- **PROBLEM DETAILS**
Filtering the records below, copy only those lines that include the word "pass".

Saved data entries
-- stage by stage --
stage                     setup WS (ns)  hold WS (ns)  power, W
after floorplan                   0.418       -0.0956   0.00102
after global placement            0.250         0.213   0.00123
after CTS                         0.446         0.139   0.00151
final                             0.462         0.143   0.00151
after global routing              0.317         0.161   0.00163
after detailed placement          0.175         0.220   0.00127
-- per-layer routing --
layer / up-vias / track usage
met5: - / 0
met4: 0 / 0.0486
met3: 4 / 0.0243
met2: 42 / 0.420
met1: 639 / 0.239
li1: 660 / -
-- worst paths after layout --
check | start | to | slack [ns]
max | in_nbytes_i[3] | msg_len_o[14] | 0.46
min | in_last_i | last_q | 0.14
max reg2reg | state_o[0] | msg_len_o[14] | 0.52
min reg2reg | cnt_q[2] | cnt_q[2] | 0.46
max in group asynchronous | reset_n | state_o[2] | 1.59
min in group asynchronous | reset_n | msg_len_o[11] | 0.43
==> config.mk <==
export PLATFORM = sky130hd
export DESIGN_NAME = acia_rx
export DESIGN_NICKNAME = d
export VERILOG_FILES = /design/src/rtl/acia_rx.sv
export SDC_FILE = /design/constraint.sdc
export NUM_CORES = 1
export LEC_CHECK = 0
export ABC_AREA = 1
export BUFFER_PORTS_ARGS = -buffer_cell sky130_fd_sc_hd__buf_4
export CORE_MARGIN = 4
export CORE_UTILIZATION = 63
export DETAILED_ROUTE_END_ITERATION = 8
export PLACE_DENSITY = 0.81
export SYNTH_ARGS = -nofsm -noshare
export SYNTH_HDL_FRONTEND = slang
export SYNTH_SLANG_ARGS = --single-unit
==> constraint.sdc <==
create_clock -name clk_in -period 4.24 [get_ports clk_in]
set_clock_uncertainty 0.1 [all_clocks]
set_input_delay 0.636 -clock clk_in [delete_from_list [all_inputs] [get_ports clk_in]]
set_output_delay 0.636 -clock clk_in [all_outputs]
set_load 0.02 [all_outputs]
## config.mk

```make
export PLATFORM = sky130hd
export DESIGN_NAME = seg_display_driver_flat
export DESIGN_NICKNAME = d
export VERILOG_FILES = /design/src/rtl/seg_display_driver_if.sv /design/src/rtl/seg_display_driver.sv /design/src/flat_wrapper.sv
export SDC_FILE = /design/constraint.sdc
export NUM_CORES = 1
export LEC_CHECK = 0
export CAP_MARGIN = 15
export CORE_AREA = 3 3 143 117
export CTS_CLUSTER_SIZE = 8
export DETAILED_ROUTE_END_ITERATION = 8
export DIE_AREA = 0 0 146 120
export GPL_TIMING_DRIVEN = 0
export PLACE_DENSITY = 0.79
export SYNTH_ARGS = -nofsm -noshare
export SYNTH_HDL_FRONTEND = slang
export SYNTH_SLANG_ARGS = --single-unit
```

## constraint.sdc

```tcl
create_clock -name clock -period 3.8 [get_ports clock]
set_clock_uncertainty 0.15 [all_clocks]
set_input_delay 1.14 -clock clock [delete_from_list [all_inputs] [get_ports clock]]
set_output_delay 1.14 -clock clock [all_outputs]
set_load 0.01 [all_outputs]
```

## src/rtl/seg_display_driver_if.sv

```systemverilog
// seg_display_driver_if: request/result bundle between the CPU out_port
// logic (master) and the seven-segment driver (slave).
interface seg_display_driver_if #(
   parameter int WIDTH  = 32,
   parameter int DIGITS = 6
);
   logic                  start;
   logic [WIDTH-1:0]      value;
   logic                  hex_mode;
   logic                  blank_lz;
   logic                  busy;
   logic                  done;
   logic                  ovf;
   logic                  neg;
   logic [4*DIGITS-1:0]   bcd;
   logic [7*DIGITS-1:0]   seg;

   modport master (
      output start, value, hex_mode, blank_lz,
      input  busy, done, ovf, neg, bcd, seg
   );

   modport slave (
      input  start, value, hex_mode, blank_lz,
      output busy, done, ovf, neg, bcd, seg
   );
endinterface

```

## src/rtl/seg_display_driver.sv

```systemverilog
// seg_display_driver: binary to seven-segment driver for the DE1-SoC HEX bank.
// Decimal digits come from a sequential double-dabble converter (WIDTH shift
// cycles), hex digits are taken straight from the value nibbles.
// Segments are gfedcba, active-low; digit 0 is the rightmost.
// Optional macro DISP_SIGNED_EN: treat value as two's complement in decimal
// mode and show a leading minus sign.
module seg_display_driver #(
   parameter int WIDTH  = 32,
   parameter int DIGITS = 6
) (
   input  logic                  clock,
   input  logic                  reset,
   seg_display_driver_if.slave   bus
);

   localparam int BW   = 4 * DIGITS;
   localparam int SW   = 7 * DIGITS;
   localparam int PADW = (WIDTH > BW) ? WIDTH : BW;
   localparam int CW   = $clog2(WIDTH + 1);

   localparam logic [6:0] SEG_DASH  = 7'b0111111;
   localparam logic [6:0] SEG_BLANK = 7'b1111111;

   typedef enum logic [1:0] {S_IDLE, S_SHIFT, S_DONE} state_t;

   state_t             state_q, state_d;
   logic [WIDTH-1:0]   bin_q, bin_d;
   logic [BW-1:0]      work_q, work_d;
   logic [CW-1:0]      cnt_q, cnt_d;
   logic               wovf_q, wovf_d;
   logic               wneg_q, wneg_d;
   logic               blank_q, blank_d;
   logic               busy_q, busy_d;
   logic               done_q, done_d;
   logic               ovf_q, ovf_d;
   logic               neg_q, neg_d;
   logic [BW-1:0]      bcd_q, bcd_d;
   logic [SW-1:0]      seg_q, seg_d;

   // accept-time values
   logic [WIDTH-1:0]   mag;
   logic               sgn;
   logic [PADW-1:0]    pad;
   logic               hex_ovf;

   // double-dabble step
   logic [BW-1:0]      corr;

   // final display
   logic [SW-1:0]      disp;
   logic               fovf;
   int                 msnz;
   int                 minus_pos;

   function automatic logic [6:0] seg7(input logic [3:0] d);
      logic [6:0] s;
      case (d)
         4'h0: s = 7'b1000000;
         4'h1: s = 7'b1111001;
         4'h2: s = 7'b0100100;
         4'h3: s = 7'b0110000;
         4'h4: s = 7'b0011001;
         4'h5: s = 7'b0010010;
         4'h6: s = 7'b0000010;
         4'h7: s = 7'b1111000;
         4'h8: s = 7'b0000000;
         4'h9: s = 7'b0010000;
         4'hA: s = 7'b0001000;
         4'hB: s = 7'b0000011;
         4'hC: s = 7'b1000110;
         4'hD: s = 7'b0100001;
         4'hE: s = 7'b0000110;
         default: s = 7'b0001110;
      endcase
      return s;
   endfunction

   // Magnitude, sign and hex view of the incoming value
   always_comb begin
      mag = bus.value;
      sgn = 1'b0;
`ifdef DISP_SIGNED_EN
      // '0 - value also yields the right unsigned magnitude for the most
      // negative value (2^(WIDTH-1) still fits in WIDTH bits)
      if (!bus.hex_mode && bus.value[WIDTH-1]) begin
         mag = '0 - bus.value;
         sgn = 1'b1;
      end
`endif
      pad     = PADW'(bus.value);
      hex_ovf = |(pad >> BW);
   end

   // Add-3 correction on every BCD digit >= 5 ahead of the shift
   always_comb begin
      corr = work_q;
      for (int i = 0; i < DIGITS; i++) begin
         if (work_q[4*i +: 4] >= 4'd5)
            corr[4*i +: 4] = work_q[4*i +: 4] + 4'd3;
      end
   end

   // Segment image of the finished conversion: dashes, minus, blanking
   always_comb begin
      msnz = 0;
      for (int i = 0; i < DIGITS; i++) begin
         if (work_q[4*i +: 4] != 4'd0)
            msnz = i;
      end
      // a negative value needs the top digit free for the minus sign
      fovf      = wovf_q | (wneg_q & (work_q[BW-1 -: 4] != 4'd0));
      minus_pos = blank_q ? msnz + 1 : DIGITS - 1;
      disp      = '1;
      for (int i = 0; i < DIGITS; i++) begin
         if (fovf)
            disp[7*i +: 7] = SEG_DASH;
         else if (wneg_q && (i == minus_pos))
            disp[7*i +: 7] = SEG_DASH;
         else if (blank_q && (i > msnz))
            disp[7*i +: 7] = SEG_BLANK;
         else
            disp[7*i +: 7] = seg7(work_q[4*i +: 4]);
      end
   end

   // FSM state register
   always_ff @(posedge clock) begin
      if (reset)
         state_q <= S_IDLE;
      else
         state_q <= state_d;
   end

   // Next state and datapath updates
   always_comb begin
      state_d = state_q;
      bin_d   = bin_q;
      work_d  = work_q;
      cnt_d   = cnt_q;
      wovf_d  = wovf_q;
      wneg_d  = wneg_q;
      blank_d = blank_q;
      busy_d  = busy_q;
      done_d  = 1'b0;
      ovf_d   = ovf_q;
      neg_d   = neg_q;
      bcd_d   = bcd_q;
      seg_d   = seg_q;
      case (state_q)
         S_IDLE: begin
            if (bus.start) begin
               bin_d   = mag;
               wneg_d  = sgn;
               blank_d = bus.blank_lz;
               busy_d  = 1'b1;
               cnt_d   = '0;
               if (bus.hex_mode) begin
                  work_d  = pad[BW-1:0];
                  wovf_d  = hex_ovf;
                  state_d = S_DONE;
               end else begin
                  work_d  = '0;
                  wovf_d  = 1'b0;
                  state_d = S_SHIFT;
               end
            end
         end
         S_SHIFT: begin
            work_d = {corr[BW-2:0], bin_q[WIDTH-1]};
            bin_d  = {bin_q[WIDTH-2:0], 1'b0};
            wovf_d = wovf_q | corr[BW-1];
            cnt_d  = cnt_q + CW'(1);
            if (cnt_q == CW'(WIDTH - 1))
               state_d = S_DONE;
         end
         S_DONE: begin
            bcd_d   = work_q;
            ovf_d   = fovf;
            neg_d   = wneg_q;
            seg_d   = disp;
            done_d  = 1'b1;
            busy_d  = 1'b0;
            state_d = S_IDLE;
         end
         default: state_d = S_IDLE;
      endcase
   end

   // Datapath and output registers
   always_ff @(posedge clock) begin
      if (reset) begin
         bin_q   <= '0;
         work_q  <= '0;
         cnt_q   <= '0;
         wovf_q  <= 1'b0;
         wneg_q  <= 1'b0;
         blank_q <= 1'b0;
         busy_q  <= 1'b0;
         done_q  <= 1'b0;
         ovf_q   <= 1'b0;
         neg_q   <= 1'b0;
         bcd_q   <= '0;
         seg_q   <= '1;
      end else begin
         bin_q   <= bin_d;
         work_q  <= work_d;
         cnt_q   <= cnt_d;
         wovf_q  <= wovf_d;
         wneg_q  <= wneg_d;
         blank_q <= blank_d;
         busy_q  <= busy_d;
         done_q  <= done_d;
         ovf_q   <= ovf_d;
         neg_q   <= neg_d;
         bcd_q   <= bcd_d;
         seg_q   <= seg_d;
      end
   end

   assign bus.busy = busy_q;
   assign bus.done = done_q;
   assign bus.ovf  = ovf_q;
   assign bus.neg  = neg_q;
   assign bus.bcd  = bcd_q;
   assign bus.seg  = seg_q;

endmodule

```

## src/flat_wrapper.sv

```systemverilog
// flat-port wrapper written by rule: the top's interface ports become plain ports
module seg_display_driver_flat 
#(
   parameter int WIDTH  = 32,
   parameter int DIGITS = 6
)
  (clock, reset, bus_start, bus_value, bus_hex_mode, bus_blank_lz, bus_busy, bus_done, bus_ovf, bus_neg, bus_bcd, bus_seg);
  seg_display_driver_if #(.WIDTH(WIDTH), .DIGITS(DIGITS)) bus_i ();
  input  logic clock;
  input  logic reset;
  input wire logic [$bits(bus_i.start)-1:0] bus_start;
  input wire logic [$bits(bus_i.value)-1:0] bus_value;
  input wire logic [$bits(bus_i.hex_mode)-1:0] bus_hex_mode;
  input wire logic [$bits(bus_i.blank_lz)-1:0] bus_blank_lz;
  output wire logic [$bits(bus_i.busy)-1:0] bus_busy;
  output wire logic [$bits(bus_i.done)-1:0] bus_done;
  output wire logic [$bits(bus_i.ovf)-1:0] bus_ovf;
  output wire logic [$bits(bus_i.neg)-1:0] bus_neg;
  output wire logic [$bits(bus_i.bcd)-1:0] bus_bcd;
  output wire logic [$bits(bus_i.seg)-1:0] bus_seg;
  assign bus_i.start = bus_start;
  assign bus_i.value = bus_value;
  assign bus_i.hex_mode = bus_hex_mode;
  assign bus_i.blank_lz = bus_blank_lz;
  assign bus_busy = bus_i.busy;
  assign bus_done = bus_i.done;
  assign bus_ovf = bus_i.ovf;
  assign bus_neg = bus_i.neg;
  assign bus_bcd = bus_i.bcd;
  assign bus_seg = bus_i.seg;
  seg_display_driver #(.WIDTH(WIDTH), .DIGITS(DIGITS)) u_core (.clock(clock), .reset(reset), .bus(bus_i));
endmodule
```

==> key figures <==
Clock tree
  – Reg clk slew, reported paths: about 0.060 ns
  – Clk_lat worst skew: about 0.43 ns
  – Clock Tree Buf Depth: 2
  – CTS tree: yes
  – Clk sink count: 177
  – TritonCTS Buffers: 17
  – Number of post-CTS setup repair buffers: 0
  – Post-cts hold buffer count: 0
  – CTS Root Cell: clkbuf_16
  – CTS HTree Levels: 4

Placed design
  – Gpl congestion: around 0.92
  – Port Buffers: approximately 110
  – Area after DPL: between 9000 and 10000 µm²
  – Post-Place Cells: roughly 1300
  – Worst slack, placed: -0.717 ns
  – Post-DP HPWL: about 17000 µm

Yosys
  – Post-synth EDFFs: 0
  – Mapped Nets: 1072
  – Synth Area per Inst: between 8 and 9 µm²
  – FFs w/ async S/R, synth: 0%
  – Mapped cell area: around 8600 µm²
  – Ys flop type: dfxtp_1
  – Cell variety after synth: 68
  – Post-synthesis sequential area ratio: between 40% and 50%
  – Yosys warns: 0
  – Post-synthesis instance total: 990
  – Yosys reg bits: between 150 and 200

Pwr
  – Pwr Density: ~470 nW/µm²
  – Power Total: roughly 5 mW
  – Pleak: slightly above 4 nW
  – VDD IR-drop max: approximately 0.34 mV

Finish
  – # nets final: ~1200
  – Util after Layout: 68.0%
  – Fin cells: around 1300
  – Most frequent cells in the layout: dfxtp_1, nand2_1, clkdlybuf4s50_1
  – Design area: 10600 µm²
  – Antenna diodes: 0
  – Fill cells: 1260
  – Most common cell after layout, fill and taps aside: dfxtp_1
  – Layout cells sized above 1: 8.70%
  – Layout Area Growth over Synthesis: 23.3%

Floorplan
  – Die area: between 15000 and 20000 µm²
  – # IOs: approximately 110
  – Chip width: 146 µm
  – Row count: 41
  – Core area: 15500 µm²
  – Die Span Y: approximately 120 µm
  – Starting Density: approximately 55%

Global routing
  – Total gr overflow: 0
  – Largest net degree at the start of global routing: 17
  – First-pass GRT wire length: between 30000 and 40000 µm
  – Vias in the first global route: 7291
  – GR Util All Layers: about 27%
  – Initial antenna violation count: 0

Worst setup path
  – CP Class: input port to flop
  – Worst Path Required: about 4.0 ns
  – Flop2flop setup slack: 0.58 ns
  – Crit end category: flop
  – Setup crit start kind: input port
  – CP arrival: about 3.8 ns
  – Crit-path max FO: 10

Timing
  – Hold Violations, Final: 0
  – Min Tclk post-route: ~3.7 ns
  – Fmax: between 0.2 and 0.3 GHz
  – Setup violators final: 0
  – Relative slew slack: around 40%
  – RSZ-0062 raised after global routing: no
  – Transition time at the pin with the least slew margin: around 0.89 ns
  – Setup TNS: 0 ns
  – Final worst slack: 0.132 ns
  – Max-slew violation count: 0
  – Final worst-path cycle share: between 90 and 100%
  – Worst hold margin: between 0.2 and 0.3 ns

Detailed routing
  – Vias per inst: 5.78
  – Detail Route Antenna Nets: 0
  – Iter 0 DRT Violations: about 770
  – Vias: around 7800
  – Drt wl/cell: between 15 and 20 µm
  – DRC viols: 0
  – TritonRoute pass-1 iters: 5
  – Total Wirelength: between 20000 and 25000 µm

Outcome
  – Status: finished, final reports clean

Flow run
  – Total of max-cap violations: 0

Min path
  – Worst hold path class: flop to flop
critical path, cell delays in order:
cell	delay, ns
clkdlybuf4s50_1	0.60
buf_2	0.38
clkbuf_4	0.36
clkbuf_2	0.37
nor2_1	0.17
inv_1	0.16
ha_1	0.17
inv_1	0.04
mux4_2	0.43
final timing paths:
check	depth (start not counted)	from	to
worst max register to register	9	u_core.work_q[16]$_SDFFE_PP0N_	flop
worst min register to register	2	flop	u_core.bus.seg[23]$_SDFFE_PP1P_
worst min-delay path	2	flop	u_core.bus.seg[23]$_SDFFE_PP1P_
worst max-delay path	9	reset	flop
cells in the mapped netlist (all sizes together) (7+ instances only):
cell type | count | area [µm²]
a2111oi | 16 | 246
a211o | 8 | 70.1
a21oi | 77 | 400
a221oi | 8 | 88.8
a311oi | 7 | 61.3
a31oi | 26 | 163
buf | 38 | 200
clkbuf | 31 | 116
dfxtp | 177 | 3540
ha | 45 | 563
inv | 47 | 176
mux2 | 10 | 120
mux2i | 15 | 150
nand2 | 149 | 559
nand2b | 45 | 282
nand3 | 27 | 135
nor2 | 89 | 337
nor2b | 9 | 56.3
nor3 | 12 | 60.1
o21ai | 20 | 108
o21bai | 7 | 56.3
o22ai | 46 | 288
xnor2 | 10 | 87.6
routing by layer:
| layer | up-vias | GRT usage [%] | part of all wire [%] |
|---|---|---|---|
| met3 | 58 | 6.27 | 7.2 |
| met4 | 0 | 10.2 | 2.7 |
| met2 | 320 | 42.3 | 45 |
| met1 | 3651 | 35.8 | 45 |
| li1 | 3725 | - | - |
| met5 | - | 0 | 0 |
final cells by class:
class                   instances  area (µm²)  area share (%)
flip-flops and latches        177        3540            33.5
repair buffers                105        1050            9.95
clock inverters                 8         105           0.995
plain buffers                  69         322            3.04
multi-input cells             697        4620            43.7
inverters                      47         176            1.67
clock buffers                  23         478            4.52
well taps                     215         269            2.55
cell families after synthesis:
| kind of cell | share of synthesized area, % |
|---|---|
| mux | 4.47 |
| simple gates | 19.0 |
| buf+inv | 5.75 |
| fa+ha+maj | 6.57 |
| flops | 41.4 |
| other cells | 0.0438 |
| compound gates | 21.7 |
| xor+xnor | 1.12 |
power breakdown:
part | switching (mW) | total (mW) | internal [mW]
sequential | 0.114 | 2.16 | 2.05
combinational | 0.637 | 1.11 | 0.472
clock | 0.715 | 1.73 | 1.02
repair_timing:
item / 4_1_cts / 5_1_grt
gates resized for setup: 4 / 8
pin swaps: 0 / 0
setup endpoints to repair: 8 / 11
endpoints found under the hold margin: 0 / 0
(Power assumes the default switching activity.)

- **YOUR SOLUTION**
  – First-pass GRT wire length: between 30000 and 40000 µm
  – TritonRoute pass-1 iters: 5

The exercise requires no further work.